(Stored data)
┏━━

<file path="config.mk">
export PLATFORM = sky130hd
export DESIGN_NAME = maxpool_tile_sequencer_flat
export DESIGN_NICKNAME = d
export VERILOG_FILES = /design/src/rtl/maxpool_tile_sequencer_if.sv /design/src/rtl/maxpool_tile_sequencer.sv /design/src/flat_wrapper.sv
export SDC_FILE = /design/constraint.sdc
export NUM_CORES = 1
export LEC_CHECK = 0
export CORE_AREA = 2 2 131 133
export DETAILED_ROUTE_END_ITERATION = 8
export DIE_AREA = 0 0 133 135
export PLACE_DENSITY = 0.72
export SYNTH_ARGS = -nofsm -noshare
export SYNTH_HDL_FRONTEND = slang
export SYNTH_SLANG_ARGS = --single-unit
</file>
<file path="constraint.sdc">
create_clock -name clk -period 11.7 [get_ports clk]
set_input_delay 2.925 -clock clk [delete_from_list [all_inputs] [get_ports clk]]
set_output_delay 2.925 -clock clk [all_outputs]
set_load 0.02 [all_outputs]
</file>
<file path="src/rtl/maxpool_tile_sequencer_if.sv">
// Tile-handshake, pooled-result and output-buffer write signals of the sequencer.
`timescale 1ns/1ps
interface maxpool_tile_sequencer_if #(
    parameter int unsigned N_BITS    = 10,
    parameter int unsigned ADDR_BITS = 16
);
    logic                 tile_valid;
    logic                 tile_ready;
    logic [N_BITS-1:0]    pos_row;
    logic [N_BITS-1:0]    pos_col;
    logic                 pool_valid;
    logic [N_BITS-1:0]    pool_row;
    logic [N_BITS-1:0]    pool_col;
    logic [7:0]           pool_data;   // int8, two's complement
    logic                 wr_valid;
    logic [ADDR_BITS-1:0] wr_addr;
    logic [7:0]           wr_data;     // int8, two's complement

    // Sequencer side
    modport master (
        output tile_valid, pos_row, pos_col, wr_valid, wr_addr, wr_data,
        input  tile_ready, pool_valid, pool_row, pool_col, pool_data
    );

    // Producer / pooling unit / output buffer side
    modport slave (
        input  tile_valid, pos_row, pos_col, wr_valid, wr_addr, wr_data,
        output tile_ready, pool_valid, pool_row, pool_col, pool_data
    );
endinterface

</file>
<file path="src/rtl/maxpool_tile_sequencer.sv">
// Walks SA_N x SA_N tiles over a feature map, hands tile origins to the producer,
// counts pooled results per tile and turns each pooled coordinate into a write address.
`timescale 1ns/1ps
module maxpool_tile_sequencer #(
    parameter int unsigned SA_N      = 4,
    parameter int unsigned MAX_N     = 512,
    parameter int unsigned N_BITS    = $clog2(MAX_N + 1),
    parameter int unsigned FILTER_H  = 2,
    parameter int unsigned FILTER_W  = 2,
    parameter int unsigned ADDR_BITS = $clog2((MAX_N / FILTER_H) * (MAX_N / FILTER_W))
) (
    input  logic              clk,
    input  logic              reset,
    input  logic              start,
    input  logic [N_BITS-1:0] mat_rows,
    input  logic [N_BITS-1:0] mat_cols,
    output logic              busy,
    output logic              done,
    output logic              cfg_err,
    output logic              pool_err,
    maxpool_tile_sequencer_if.master bus
);

    localparam int unsigned LOG_FH    = $clog2(FILTER_H);
    localparam int unsigned LOG_FW    = $clog2(FILTER_W);
    localparam int unsigned SUM_BITS  = N_BITS + 1;
    localparam int unsigned TDIM_BITS = $clog2(SA_N + 1);
    localparam int unsigned EXP_BITS  = 2 * TDIM_BITS;
    localparam int unsigned CNT_BITS  = N_BITS;
    localparam int unsigned FULL_BITS = 2 * N_BITS + 1;

    typedef enum logic [1:0] {
        S_IDLE,
        S_ISSUE,
        S_COLLECT,
        S_DONE
    } state_e;

    state_e               state_q, state_d;
    logic [N_BITS-1:0]    rows_q, rows_d;
    logic [N_BITS-1:0]    cols_q, cols_d;
    logic [N_BITS-1:0]    pos_row_q, pos_row_d;
    logic [N_BITS-1:0]    pos_col_q, pos_col_d;
    logic [CNT_BITS-1:0]  cnt_q, cnt_d;
    logic                 busy_q, busy_d;
    logic                 done_q, done_d;
    logic                 cfg_err_q, cfg_err_d;
    logic                 pool_err_q, pool_err_d;
    logic                 tile_valid_q, tile_valid_d;
    logic                 wr_valid_q, wr_valid_d;
    logic [ADDR_BITS-1:0] wr_addr_q, wr_addr_d;
    logic [7:0]           wr_data_q, wr_data_d;

    logic [N_BITS-1:0]    rem_rows, rem_cols;
    logic [TDIM_BITS-1:0] tile_h, tile_w;
    logic [EXP_BITS-1:0]  exp_cnt;
    logic [CNT_BITS-1:0]  cnt_inc;
    logic [SUM_BITS-1:0]  next_row, next_col;
    logic                 col_wrap, last_tile;
    logic                 cfg_ok, in_tile, stray;
    logic [FULL_BITS-1:0] lin_addr;

    // Tile geometry, drain bookkeeping, config check and address arithmetic
    always_comb begin
        rem_rows  = rows_q - pos_row_q;
        rem_cols  = cols_q - pos_col_q;
        tile_h    = (rem_rows < N_BITS'(SA_N)) ? TDIM_BITS'(rem_rows) : TDIM_BITS'(SA_N);
        tile_w    = (rem_cols < N_BITS'(SA_N)) ? TDIM_BITS'(rem_cols) : TDIM_BITS'(SA_N);
        exp_cnt   = EXP_BITS'(tile_h >> LOG_FH) * EXP_BITS'(tile_w >> LOG_FW);
        cnt_inc   = cnt_q + CNT_BITS'(bus.pool_valid);

        next_row  = SUM_BITS'(pos_row_q) + SUM_BITS'(SA_N);
        next_col  = SUM_BITS'(pos_col_q) + SUM_BITS'(SA_N);
        col_wrap  = next_col >= SUM_BITS'(cols_q);
        last_tile = col_wrap && (next_row >= SUM_BITS'(rows_q));

        cfg_ok    = (mat_rows != '0) && (mat_cols != '0)
                 && (mat_rows <= N_BITS'(MAX_N)) && (mat_cols <= N_BITS'(MAX_N))
                 && ((mat_rows & N_BITS'(FILTER_H - 1)) == '0)
                 && ((mat_cols & N_BITS'(FILTER_W - 1)) == '0);

        in_tile   = (bus.pool_row >= pos_row_q) && (SUM_BITS'(bus.pool_row) < next_row)
                 && (bus.pool_col >= pos_col_q) && (SUM_BITS'(bus.pool_col) < next_col);
        stray     = bus.pool_valid
                 && ((state_q == S_IDLE) || (state_q == S_DONE) || !in_tile);

        // Single multiplier: pooled row times pooled map width
        lin_addr  = FULL_BITS'(bus.pool_row >> LOG_FH) * FULL_BITS'(cols_q >> LOG_FW)
                  + FULL_BITS'(bus.pool_col >> LOG_FW);
    end

    // Next-state and output decode
    always_comb begin
        state_d    = state_q;
        rows_d     = rows_q;
        cols_d     = cols_q;
        pos_row_d  = pos_row_q;
        pos_col_d  = pos_col_q;
        cnt_d      = cnt_q;
        cfg_err_d  = cfg_err_q;
        pool_err_d = pool_err_q | stray;
        wr_valid_d = bus.pool_valid;
        wr_addr_d  = wr_addr_q;
        wr_data_d  = wr_data_q;

        if (bus.pool_valid) begin
            wr_addr_d = ADDR_BITS'(lin_addr);
            wr_data_d = bus.pool_data;
        end

        case (state_q)
            S_IDLE: begin
                if (start) begin
                    if (cfg_ok) begin
                        rows_d     = mat_rows;
                        cols_d     = mat_cols;
                        pos_row_d  = '0;
                        pos_col_d  = '0;
                        cnt_d      = '0;
                        cfg_err_d  = 1'b0;
                        pool_err_d = stray;
                        state_d    = S_ISSUE;
                    end else begin
                        cfg_err_d  = 1'b1;
                    end
                end
            end
            S_ISSUE: begin
                cnt_d = cnt_inc;
                if (bus.tile_ready) begin
                    state_d = S_COLLECT;
                end
            end
            S_COLLECT: begin
                cnt_d = cnt_inc;
                if (cnt_inc >= CNT_BITS'(exp_cnt)) begin
                    cnt_d = '0;
                    if (last_tile) begin
                        state_d = S_DONE;
                    end else begin
                        state_d = S_ISSUE;
                        if (col_wrap) begin
                            pos_col_d = '0;
                            pos_row_d = N_BITS'(next_row);
                        end else begin
                            pos_col_d = N_BITS'(next_col);
                        end
                    end
                end
            end
            S_DONE: begin
                state_d = S_IDLE;
            end
            default: begin
                state_d = S_IDLE;
            end
        endcase

        busy_d       = (state_d != S_IDLE);
        done_d       = (state_d == S_DONE);
        tile_valid_d = (state_d == S_ISSUE);
    end

    // State and output registers
    always_ff @(posedge clk) begin
        if (reset) begin
            state_q      <= S_IDLE;
            rows_q       <= '0;
            cols_q       <= '0;
            pos_row_q    <= '0;
            pos_col_q    <= '0;
            cnt_q        <= '0;
            busy_q       <= 1'b0;
            done_q       <= 1'b0;
            cfg_err_q    <= 1'b0;
            pool_err_q   <= 1'b0;
            tile_valid_q <= 1'b0;
            wr_valid_q   <= 1'b0;
            wr_addr_q    <= '0;
            wr_data_q    <= '0;
        end else begin
            state_q      <= state_d;
            rows_q       <= rows_d;
            cols_q       <= cols_d;
            pos_row_q    <= pos_row_d;
            pos_col_q    <= pos_col_d;
            cnt_q        <= cnt_d;
            busy_q       <= busy_d;
            done_q       <= done_d;
            cfg_err_q    <= cfg_err_d;
            pool_err_q   <= pool_err_d;
            tile_valid_q <= tile_valid_d;
            wr_valid_q   <= wr_valid_d;
            wr_addr_q    <= wr_addr_d;
            wr_data_q    <= wr_data_d;
        end
    end

    assign busy           = busy_q;
    assign done           = done_q;
    assign cfg_err        = cfg_err_q;
    assign pool_err       = pool_err_q;
    assign bus.tile_valid = tile_valid_q;
    assign bus.pos_row    = pos_row_q;
    assign bus.pos_col    = pos_col_q;
    assign bus.wr_valid   = wr_valid_q;
    assign bus.wr_addr    = wr_addr_q;
    assign bus.wr_data    = wr_data_q;

endmodule
</file>
<file path="src/flat_wrapper.sv">
// flat-port wrapper written by rule: the top's interface ports become plain ports
module maxpool_tile_sequencer_flat 
#(
    parameter int unsigned SA_N      = 4,
    parameter int unsigned MAX_N     = 512,
    parameter int unsigned N_BITS    = $clog2(MAX_N + 1),
    parameter int unsigned FILTER_H  = 2,
    parameter int unsigned FILTER_W  = 2,
    parameter int unsigned ADDR_BITS = $clog2((MAX_N / FILTER_H) * (MAX_N / FILTER_W))
)
  (clk, reset, start, mat_rows, mat_cols, busy, done, cfg_err, pool_err, bus_tile_valid, bus_pos_row, bus_pos_col, bus_wr_valid, bus_wr_addr, bus_wr_data, bus_tile_ready, bus_pool_valid, bus_pool_row, bus_pool_col, bus_pool_data);
  maxpool_tile_sequencer_if #(.N_BITS(N_BITS), .ADDR_BITS(ADDR_BITS)) bus_i ();
  input  logic clk;
  input  logic reset;
  input  logic start;
  input  logic [N_BITS-1:0] mat_rows;
  input  logic [N_BITS-1:0] mat_cols;
  output logic busy;
  output logic done;
  output logic cfg_err;
  output logic pool_err;
  output wire logic [$bits(bus_i.tile_valid)-1:0] bus_tile_valid;
  output wire logic [$bits(bus_i.pos_row)-1:0] bus_pos_row;
  output wire logic [$bits(bus_i.pos_col)-1:0] bus_pos_col;
  output wire logic [$bits(bus_i.wr_valid)-1:0] bus_wr_valid;
  output wire logic [$bits(bus_i.wr_addr)-1:0] bus_wr_addr;
  output wire logic [$bits(bus_i.wr_data)-1:0] bus_wr_data;
  input wire logic [$bits(bus_i.tile_ready)-1:0] bus_tile_ready;
  input wire logic [$bits(bus_i.pool_valid)-1:0] bus_pool_valid;
  input wire logic [$bits(bus_i.pool_row)-1:0] bus_pool_row;
  input wire logic [$bits(bus_i.pool_col)-1:0] bus_pool_col;
  input wire logic [$bits(bus_i.pool_data)-1:0] bus_pool_data;
  assign bus_tile_valid = bus_i.tile_valid;
  assign bus_pos_row = bus_i.pos_row;
  assign bus_pos_col = bus_i.pos_col;
  assign bus_wr_valid = bus_i.wr_valid;
  assign bus_wr_addr = bus_i.wr_addr;
  assign bus_wr_data = bus_i.wr_data;
  assign bus_i.tile_ready = bus_tile_ready;
  assign bus_i.pool_valid = bus_pool_valid;
  assign bus_i.pool_row = bus_pool_row;
  assign bus_i.pool_col = bus_pool_col;
  assign bus_i.pool_data = bus_pool_data;
  maxpool_tile_sequencer #(.SA_N(SA_N), .MAX_N(MAX_N), .N_BITS(N_BITS), .FILTER_H(FILTER_H), .FILTER_W(FILTER_W), .ADDR_BITS(ADDR_BITS)) u_core (.clk(clk), .reset(reset), .start(start), .mat_rows(mat_rows), .mat_cols(mat_cols), .busy(busy), .done(done), .cfg_err(cfg_err), .pool_err(pool_err), .bus(bus_i));
endmodule
</file>
# Word-level counts from Yosys, hierarchy flattened

Cells that the tools add are included.

Magnitude comparators: 11
Equality and inequality tests: 10
$mul: 2
Mux-type cells: 24
Reductions and logical operators: 26
Bitwise gates (word level): 1
Add/sub/neg operators: 6

Operators with widths:

| operator                                                              | count |
|---|---|
| 10-bit 2-to-1 mux                                                     | 9 |
| 10-bit one-hot mux with 2 select lines                                | 2 |
| 10-bit one-hot mux with 3 select lines                                | 1 |
| 10-bit by 3-bit adder with 11-bit output, second input constant       | 2 |
| 11-bit by 10-bit >= comparator with 1-bit output                      | 2 |
| 10-bit by 11-bit < comparator with 1-bit output                       | 2 |
| 10-bit >= comparator                                                  | 2 |
| 10-bit <= comparator, second input constant                           | 2 |
| 10-bit zero test                                                      | 2 |
| 10-bit by 3-bit < comparator with 1-bit output, second input constant | 2 |
| 10-bit nonzero test                                                   | 2 |
| 10-bit subtractor                                                     | 2 |
| 16-bit by 9-bit adder with 16-bit output                              | 1 |
| 9-bit by 9-bit multiplier with 16-bit output                          | 1 |
| 10-bit by 1-bit adder with 10-bit output                              | 1 |
| 10-bit by 6-bit >= comparator with 1-bit output                       | 1 |
| 1-bit logical AND                                                     | 10 |
| 2-bit 2-to-1 mux                                                      | 5 |
| 2-bit one-hot mux with 4 select lines                                 | 1 |
| 2-bit equality test, second input constant                            | 3 |
| 3-bit 2-to-1 mux                                                      | 2 |
| 2-bit by 1-bit != test with 1-bit output, second input constant       | 3 |
| 3-bit AND reduction                                                   | 2 |
| 6-bit AND reduction                                                   | 1 |
| other kinds (12)                                                      | 19 |

Flip-flop bits (word level): 82

# Logic depth before layout (Yosys ltp)

Depth in word-level cells: 12
Depth in mapped cells: 22

# Least setup slack after synthesis

Ideal clock, no wire load.

Kind: input -> register
Start: input port bus_pool_row[6]
End: register u_core.wr_addr_q[15] (netlist: u_core.bus.wr_addr[15])
Data arrival time: 7.528 ns
Library setup time: 0.074 ns
Setup slack: 4.098 ns
Required time: 11.626 ns
Path buffers: 1
Stages on the path: 16
Path through: clkbuf_1 -> nand2_1 -> fa_1 -> fa_1 -> fa_1 -> fa_1 -> inv_1 -> fa_1 -> ha_1 -> or3_1 -> a2111oi_2 -> o311ai_1 -> a21oi_1 -> nor2b_1 -> or3_1 -> a31oi_1

Word-level cells in the longest chain between the ends: 2

Ends and longest elaborated chain:

| element                                      | RTL line                      | source |
|---|---|---|
| start: declaration                           | flat_wrapper.sv:30            | `input wire logic [$bits(bus_i.pool_row)-1:0] bus_pool_row;` |
| 9-bit by 9-bit multiplier with 16-bit output | maxpool_tile_sequencer.sv:88  | `lin_addr = FULL_BITS'(bus.pool_row >> LOG_FH) * FULL_BITS'(cols_q >> LOG_FW)` |
| 16-bit by 9-bit adder with 16-bit output     | maxpool_tile_sequencer.sv:89  | `+ FULL_BITS'(bus.pool_col >> LOG_FW);` |
| end signal: assignment                       | maxpool_tile_sequencer.sv:194 | `wr_addr_q <= wr_addr_d;` |
| end: declaration                             | maxpool_tile_sequencer.sv:51  | `logic [ADDR_BITS-1:0] wr_addr_q, wr_addr_d;` |

Every way passes these cells.
A chain may end at the register's enable or synchronous reset.

# Worst setup path in the final report

Same ends and word-level chain as after synthesis.

==> impl_metrics.ini <==
[worst_setup_path]
r2r_start = u_core.cols_q[9]
worstSetupPathType = in -> reg
cpMaxStageDelayCell = clkdlybuf4s50_1
path_common_cell = fa_1
worstPathRequired_ps = 11970
crit_end = u_core.bus.wr_addr[15]
r2r_cells = 15
max_stage_delay_ps = 790
cp_data_arrival_time_ps = 8410
cp-end-kind = register
critPathLaunch = bus_pool_row[6]
start_kind = input port
crit_chain = clkdlybuf4s50_1 -> nand2_1 -> fa_1 -> fa_1 -> fa_1 -> fa_1 -> inv_1 -> fa_1 -> ha_1 -> or3_1 -> a2111oi_2 -> o311ai_1 -> a21oi_1 -> nor2b_1 -> or3_1 -> a31oi_1
rr_endpoint = u_core.bus.wr_addr[15]
r2r_slack_ps = 6260
path_max_fanout = 11

[global_route]
busiest_layer = met2
antenna_found_initial = 0
grt_use_total = 0.218
grt_start_max_net_pins = 60
grt.met3_usage = 0.0357
grt_use_met1 = 0.277
gr-total-overflow = 0
grt_use_met2 = 0.373
grt_pass1_wl_mm = 31.3
grt_pass1_vias = 6520

[clocking]
cts_buffer_depth = 2
path_clk_slew_ps = 60
post_cts_resized = 0
clk_latency_ps = 350
root_buffer = clkbuf_16
cts_sinks = 78
htree_num_levels = 3
numCtsBuffers = 9
cts_tree = done
post_cts_buffers = 0
ctsHoldBuffers = 0

[sta]
fin_crit_ps = 8140
worst_hold_slack_ps = 459
relSlewSlack = 0.443
fmax_ghz = 0.123
grt_setup_unrepaired = no
fin_setup_tns_ps = 0
setup_violations = 0
post-route-period-util = 0.696
finClkSkew_ps = 11.4
finalHoldViolCount = 0
worst_slew_pin_slew_ps = 828
final_max_slew_viol_count = 0

[yosys]
ys_types = 64
synthTopCellsByCount = 139 x inv_1, 123 x ha_1, 78 x dfxtp_1, 78 x nor2_1, 68 x nand2_1
syn_inst = 956
async_flop_share = 0
ys_warn_count = 0
ys_top_cells_by_area = dfxtp_1 19%, ha_1 19%, fa_1 13%
syn_area_per_cell_um2 = 8.50
synth_most_common_cell = inv_1
dominantRegCellSynth = dfxtp_1
synth-seq-cells = 78
synth_edf_count = 0
synth_top_area_share = 0.192
netlist_area_um2 = 8120
synth_top_area_cell = dfxtp_1
ys_seq_area_frac = 0.192

[place]
io_buffers = 96
dp.cells = 1246
dp_hpwl_mm = 14.9
gp_congestion = 0.875
placed_area_um2 = 9240

[floorplan]
start_util = 0.495
die_w_um = 133
rows = 47
die_area_um2 = 18000
coreArea_um2 = 16400
ios = 103
chipHeight_um = 135

[power]
power_density_nw_per_um2 = 73.2
vdd_drop_max_v = 0.0000985
leakage_nw = 4.41

[cells_and_area]
multiInputGateArea_um2 = 5910
syn2layout_area_growth_pct = 17.6
final_cells = 1262
antenna_cells = 0
final-seq-area_um2 = 1560
drive_gt1_frac = 0.0336
design_area_um2 = 9550
nFillCells = 1465
final_nets = 1267
post-route-util = 0.582

[drt]
dr.pass1.iters = 5
drtAntennaViolNets = 0
wl_mm = 19.0
drt_iter0_markers = 203
vias = 6808
via_per_inst = 5.39
wl_per_cell_um = 15.1
drcViolationCount = 0

[status]
status = finished, final reports clean

[worst_hold_path]
hold_path.class = reg -> reg
hold_path.startpoint = u_core.cnt_q[0]

[flow_run]
max_cap_viol_count = 0
==> cell type report <==
cell class | count | share of cell area
Multi-Input combinational cell | 710 | 0.618
Inverter | 139 | 0.0546
Sequential cell | 78 | 0.163
Tap cell | 220 | 0.0288
Clock inverter | 5 | 0.00589
Clock buffer | 11 | 0.0265
Timing Repair Buffer | 99 | 0.102
==> where the power goes <==
group	switching, W	internal, W	leakage (nW)	total [W]
logic	0.0000662	0.0000573	3.62	0.000124
registers	0.00000505	0.000272	0.633	0.000277
clock network	0.000122	0.000177	0.152	0.000299
total	0.000193	0.000507	4.41	0.000699
==> worst min path at each step <==
stage	endpoint	cells after the start
2_1_floorplan	u_core.cnt_q[0]	2
3_5_place_dp	u_core.cnt_q[0]	2
4_1_cts	u_core.cnt_q[0]	2
3_3_place_gp	u_core.cnt_q[0]	2
6_report	u_core.cnt_q[0]	2
5_1_grt	u_core.cnt_q[0]	2
==> cell usage in the layout (no fill, tap or decap), types with 13 or more instances in the layout <==
cell             Yosys  layout
and2_1              41      41
a21oi_1             32      32
clkdlybuf4s50_1      0      95
ha_1               123     123
fa_1                54      54
o21ai_0             31      31
nor2_1              78      78
nand3_1             23      23
inv_1              139     139
dfxtp_1             78      78
nor3_1              18      18
nand2b_1            13      13
nand2_1             68      68
mux2i_1             38      38
xnor2_1             31      31
==> kinds of logic after synthesis <==
family / Yosys count / synth area share
simple gates: 294 / 0.181
fa+ha+maj: 177 / 0.323
buf+inv: 173 / 0.0830
compound gates: 156 / 0.132
flops: 78 / 0.192
xor+xnor: 39 / 0.0420
mux: 38 / 0.0468
other cells: 1 / 0.000462
==> critical path, delay by kind of cell <==
kind,cells,cell delay (ps)
and+or+nand+nor,4,950
adders and majority gates,6,2750
buffers and inverters,2,840
AOI/OAI and AO/OA,4,920
==> flip-flops by register name, indices dropped and copies added, names as in the netlist <==
signal                 cells
u_core.bus.pos_col         8
u_core.bus.pos_row         8
u_core.bus.tile_valid      1
u_core.bus.wr_addr        16
u_core.bus.wr_data         8
u_core.bus.wr_valid        1
u_core.busy                1
u_core.cfg_err             1
u_core.cnt_q              10
u_core.cols_q             10
u_core.done                1
u_core.pool_err            1
u_core.rows_q             10
u_core.state_q             2
==> per-stage QoR <==
step                setup WS (ps)  power, W
finish                       3560  0.000699
floorplan                    4100  0.000356
detailed placement           3150  0.000407
global route                 3300  0.000728
CTS                          3540  0.000707
global placement             3210  0.000405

┗━━

PROBLEM TO SOLVE -
Set apart and copy each line of the records that holds the word "placement".

TASK ANSWER -
detailed placement           3150  0.000407
global placement             3210  0.000405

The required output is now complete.